(Saved entries)

<file path="config.mk">
export PLATFORM = sky130hd
export DESIGN_NAME = spinlock_backoff_ctrl
export DESIGN_NICKNAME = d
export VERILOG_FILES = /design/src/rtl/spl_pkg.sv /design/src/rtl/spl_backoff_reg.sv /design/src/rtl/spl_wait_timer.sv /design/src/rtl/spinlock_backoff_ctrl.sv
export SDC_FILE = /design/constraint.sdc
export NUM_CORES = 1
export LEC_CHECK = 0
export ABC_AREA = 1
export CORE_ASPECT_RATIO = 1.25
export CORE_MARGIN = 2
export CORE_UTILIZATION = 44
export DETAILED_ROUTE_END_ITERATION = 8
export DONT_BUFFER_PORTS = 1
export GPL_TIMING_DRIVEN = 0
export PLACE_DENSITY = 0.58
export SYNTH_ARGS = -nofsm -noshare
export SYNTH_HDL_FRONTEND = slang
export SYNTH_HIERARCHICAL = 1
export SYNTH_SLANG_ARGS = --single-unit
</file>
<file path="constraint.sdc">
create_clock -name clk -period 2.79 [get_ports clk]
set_input_delay 0.4185 -clock clk [delete_from_list [all_inputs] [get_ports clk]]
set_output_delay 0.4185 -clock clk [all_outputs]
set_load 0.01 [all_outputs]
</file>
<file path="src/rtl/spl_pkg.sv">
package spl_pkg;
   typedef enum logic [1:0] {
      SPL_OP_READ  = 2'b00,
      SPL_OP_TAS   = 2'b01,
      SPL_OP_CLEAR = 2'b10
   } spl_op_e;

   typedef enum logic [3:0] {
      ST_IDLE,
      ST_RD_REQ,
      ST_RD_RSP,
      ST_WAIT,
      ST_TAS_REQ,
      ST_TAS_RSP,
      ST_HELD,
      ST_CLR_REQ,
      ST_CLR_RSP
   } spl_state_e;
endpackage

</file>
<file path="src/rtl/spl_backoff_reg.sv">
module spl_backoff_reg #(
   parameter int DLY_W       = 8,
   parameter int DLY_INIT    = 0,
   parameter int DLY_MAX     = 64,
   parameter bit STATIC_MODE = 1'b0,
   parameter int STATIC_SLOT = 4
) (
   input  logic             clk,
   input  logic             rst_n,
   input  logic             collide_i,
   input  logic             win_i,
   output logic [DLY_W-1:0] dly_o
);
   localparam logic [DLY_W-1:0] INIT_V = DLY_INIT[DLY_W-1:0];
   localparam logic [DLY_W-1:0] MAX_V  = DLY_MAX[DLY_W-1:0];
   localparam logic [DLY_W-1:0] SLOT_V = STATIC_SLOT[DLY_W-1:0];

   logic [DLY_W-1:0] dly_q;

   generate
      if (STATIC_MODE) begin : g_static
         always_ff @(posedge clk or negedge rst_n) begin
            if (!rst_n)                 dly_q <= SLOT_V;
            else if (collide_i || win_i) dly_q <= SLOT_V;
         end
      end else begin : g_dynamic
         logic [DLY_W:0]   dbl;
         logic [DLY_W-1:0] grown;
         always_comb begin
            dbl = {dly_q, 1'b0};
            if (dly_q == '0)                   grown = {{(DLY_W-1){1'b0}}, 1'b1};
            else if (dbl > {1'b0, MAX_V})      grown = MAX_V;
            else                               grown = dbl[DLY_W-1:0];
            if (grown > MAX_V)                 grown = MAX_V;
         end
         always_ff @(posedge clk or negedge rst_n) begin
            if (!rst_n)         dly_q <= INIT_V;
            else if (win_i)     dly_q <= INIT_V;
            else if (collide_i) dly_q <= grown;
         end
      end
   endgenerate

   assign dly_o = dly_q;
endmodule

</file>
<file path="src/rtl/spl_wait_timer.sv">
module spl_wait_timer #(
   parameter int DLY_W = 8
) (
   input  logic             clk,
   input  logic             rst_n,
   input  logic             load_i,
   input  logic [DLY_W-1:0] load_val_i,
   input  logic             run_i,
   output logic             last_o
);
   localparam logic [DLY_W-1:0] ONE = {{(DLY_W-1){1'b0}}, 1'b1};

   logic [DLY_W-1:0] cnt_q;

   always_ff @(posedge clk or negedge rst_n) begin
      if (!rst_n)                      cnt_q <= '0;
      else if (load_i)                 cnt_q <= load_val_i;
      else if (run_i && cnt_q != '0)   cnt_q <= cnt_q - ONE;
   end

   assign last_o = (cnt_q <= ONE);
endmodule

</file>
<file path="src/rtl/spinlock_backoff_ctrl.sv">
module spinlock_backoff_ctrl
   import spl_pkg::*;
#(
   parameter int DLY_W       = 8,
   parameter int DLY_INIT    = 0,
   parameter int DLY_MAX     = 64,
   parameter bit STATIC_MODE = 1'b0,
   parameter int STATIC_SLOT = 4
) (
   input  logic       clk,
   input  logic       rst_n,
   input  logic       acq_req,
   input  logic       rel_req,
   output logic       granted,
   output logic       mem_req_valid,
   input  logic       mem_req_ready,
   output logic [1:0] mem_req_op,
   input  logic       mem_rsp_valid,
   input  logic       mem_rsp_busy
);
   localparam int DLY_LIMIT = (1 << DLY_W) - 1;

   generate
      if (DLY_W < 2 || DLY_W > 24) begin : g_bad_width
         $error("spinlock_backoff_ctrl: DLY_W out of range");
      end
      if (DLY_MAX < 1 || DLY_MAX > DLY_LIMIT) begin : g_bad_max
         $error("spinlock_backoff_ctrl: DLY_MAX does not fit DLY_W");
      end
      if (DLY_INIT < 0 || DLY_INIT > DLY_MAX) begin : g_bad_init
         $error("spinlock_backoff_ctrl: DLY_INIT above DLY_MAX");
      end
      if (STATIC_SLOT < 0 || STATIC_SLOT > DLY_LIMIT) begin : g_bad_slot
         $error("spinlock_backoff_ctrl: STATIC_SLOT does not fit DLY_W");
      end
   endgenerate

   spl_state_e       state_q, state_d;
   logic [DLY_W-1:0] dly_q;
   logic             collide, win;
   logic             tmr_load, tmr_run, tmr_last;

   assign collide  = (state_q == ST_TAS_RSP) && mem_rsp_valid &&  mem_rsp_busy;
   assign win      = (state_q == ST_TAS_RSP) && mem_rsp_valid && !mem_rsp_busy;
   assign tmr_load = (state_q == ST_RD_RSP)  && mem_rsp_valid && !mem_rsp_busy;
   assign tmr_run  = (state_q == ST_WAIT);

   spl_backoff_reg #(
      .DLY_W      (DLY_W),
      .DLY_INIT   (DLY_INIT),
      .DLY_MAX    (DLY_MAX),
      .STATIC_MODE(STATIC_MODE),
      .STATIC_SLOT(STATIC_SLOT)
   ) u_backoff (
      .clk      (clk),
      .rst_n    (rst_n),
      .collide_i(collide),
      .win_i    (win),
      .dly_o    (dly_q)
   );

   spl_wait_timer #(
      .DLY_W(DLY_W)
   ) u_timer (
      .clk       (clk),
      .rst_n     (rst_n),
      .load_i    (tmr_load),
      .load_val_i(dly_q),
      .run_i     (tmr_run),
      .last_o    (tmr_last)
   );

   always_comb begin
      state_d = state_q;
      unique case (state_q)
         ST_IDLE:    if (acq_req)       state_d = ST_RD_REQ;
         ST_RD_REQ:  if (mem_req_ready) state_d = ST_RD_RSP;
         ST_RD_RSP:
            if (mem_rsp_valid) begin
               if (mem_rsp_busy)        state_d = ST_RD_REQ;
               else if (dly_q == '0)    state_d = ST_TAS_REQ;
               else                     state_d = ST_WAIT;
            end
         ST_WAIT:    if (tmr_last)      state_d = ST_TAS_REQ;
         ST_TAS_REQ: if (mem_req_ready) state_d = ST_TAS_RSP;
         ST_TAS_RSP:
            if (mem_rsp_valid)          state_d = mem_rsp_busy ? ST_RD_REQ : ST_HELD;
         ST_HELD:    if (rel_req)       state_d = ST_CLR_REQ;
         ST_CLR_REQ: if (mem_req_ready) state_d = ST_CLR_RSP;
         ST_CLR_RSP: if (mem_rsp_valid) state_d = ST_IDLE;
         default:                       state_d = ST_IDLE;
      endcase
   end

   always_ff @(posedge clk or negedge rst_n) begin
      if (!rst_n) state_q <= ST_IDLE;
      else        state_q <= state_d;
   end

   always_comb begin
      mem_req_valid = 1'b0;
      mem_req_op    = SPL_OP_READ;
      unique case (state_q)
         ST_RD_REQ:  begin mem_req_valid = 1'b1; mem_req_op = SPL_OP_READ;  end
         ST_TAS_REQ: begin mem_req_valid = 1'b1; mem_req_op = SPL_OP_TAS;   end
         ST_CLR_REQ: begin mem_req_valid = 1'b1; mem_req_op = SPL_OP_CLEAR; end
         default:    ;
      endcase
   end

   assign granted = (state_q == ST_HELD);
endmodule

</file>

Assignment – Considering the records above, how many lines hold "constraint"? Please answer with only the number.

Your response – 2